AIM OF THE EXERCISE>
Among the entries, find the lines with the string "from" and copy them.
(Beginning of ENTRIES PROVIDED)
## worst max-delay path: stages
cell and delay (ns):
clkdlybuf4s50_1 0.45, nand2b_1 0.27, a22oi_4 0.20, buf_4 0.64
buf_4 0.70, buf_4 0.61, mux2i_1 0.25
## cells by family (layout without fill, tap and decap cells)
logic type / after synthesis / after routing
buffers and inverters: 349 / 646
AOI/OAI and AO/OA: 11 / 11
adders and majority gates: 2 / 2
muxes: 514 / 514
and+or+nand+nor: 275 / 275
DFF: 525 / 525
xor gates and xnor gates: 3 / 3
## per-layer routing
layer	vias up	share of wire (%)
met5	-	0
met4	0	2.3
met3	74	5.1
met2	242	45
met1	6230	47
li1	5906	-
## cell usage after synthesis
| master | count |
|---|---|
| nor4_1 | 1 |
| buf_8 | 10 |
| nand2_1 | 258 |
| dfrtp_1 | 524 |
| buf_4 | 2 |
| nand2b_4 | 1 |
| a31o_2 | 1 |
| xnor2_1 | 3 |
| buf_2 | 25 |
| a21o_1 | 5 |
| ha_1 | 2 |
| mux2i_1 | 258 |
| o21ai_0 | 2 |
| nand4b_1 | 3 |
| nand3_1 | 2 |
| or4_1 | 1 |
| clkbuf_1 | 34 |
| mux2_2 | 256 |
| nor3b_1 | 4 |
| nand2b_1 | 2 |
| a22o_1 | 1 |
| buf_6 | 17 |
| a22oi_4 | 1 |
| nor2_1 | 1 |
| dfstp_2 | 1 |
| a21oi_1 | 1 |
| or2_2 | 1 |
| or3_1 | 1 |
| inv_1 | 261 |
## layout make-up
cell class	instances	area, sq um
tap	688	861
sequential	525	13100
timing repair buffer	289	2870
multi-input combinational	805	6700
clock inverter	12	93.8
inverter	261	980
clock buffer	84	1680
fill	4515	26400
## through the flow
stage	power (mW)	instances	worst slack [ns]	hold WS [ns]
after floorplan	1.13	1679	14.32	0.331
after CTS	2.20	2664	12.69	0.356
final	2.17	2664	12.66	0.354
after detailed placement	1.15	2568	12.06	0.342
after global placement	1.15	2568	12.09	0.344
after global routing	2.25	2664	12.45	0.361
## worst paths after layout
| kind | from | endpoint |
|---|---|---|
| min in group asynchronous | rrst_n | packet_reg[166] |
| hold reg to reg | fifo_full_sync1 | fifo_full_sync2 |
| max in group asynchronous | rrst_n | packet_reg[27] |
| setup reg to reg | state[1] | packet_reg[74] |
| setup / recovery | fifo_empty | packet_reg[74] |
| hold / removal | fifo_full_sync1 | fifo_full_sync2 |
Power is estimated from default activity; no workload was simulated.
(End of ENTRIES PROVIDED)
REPLY>
| kind | from | endpoint |
Power is estimated from default activity; no workload was simulated.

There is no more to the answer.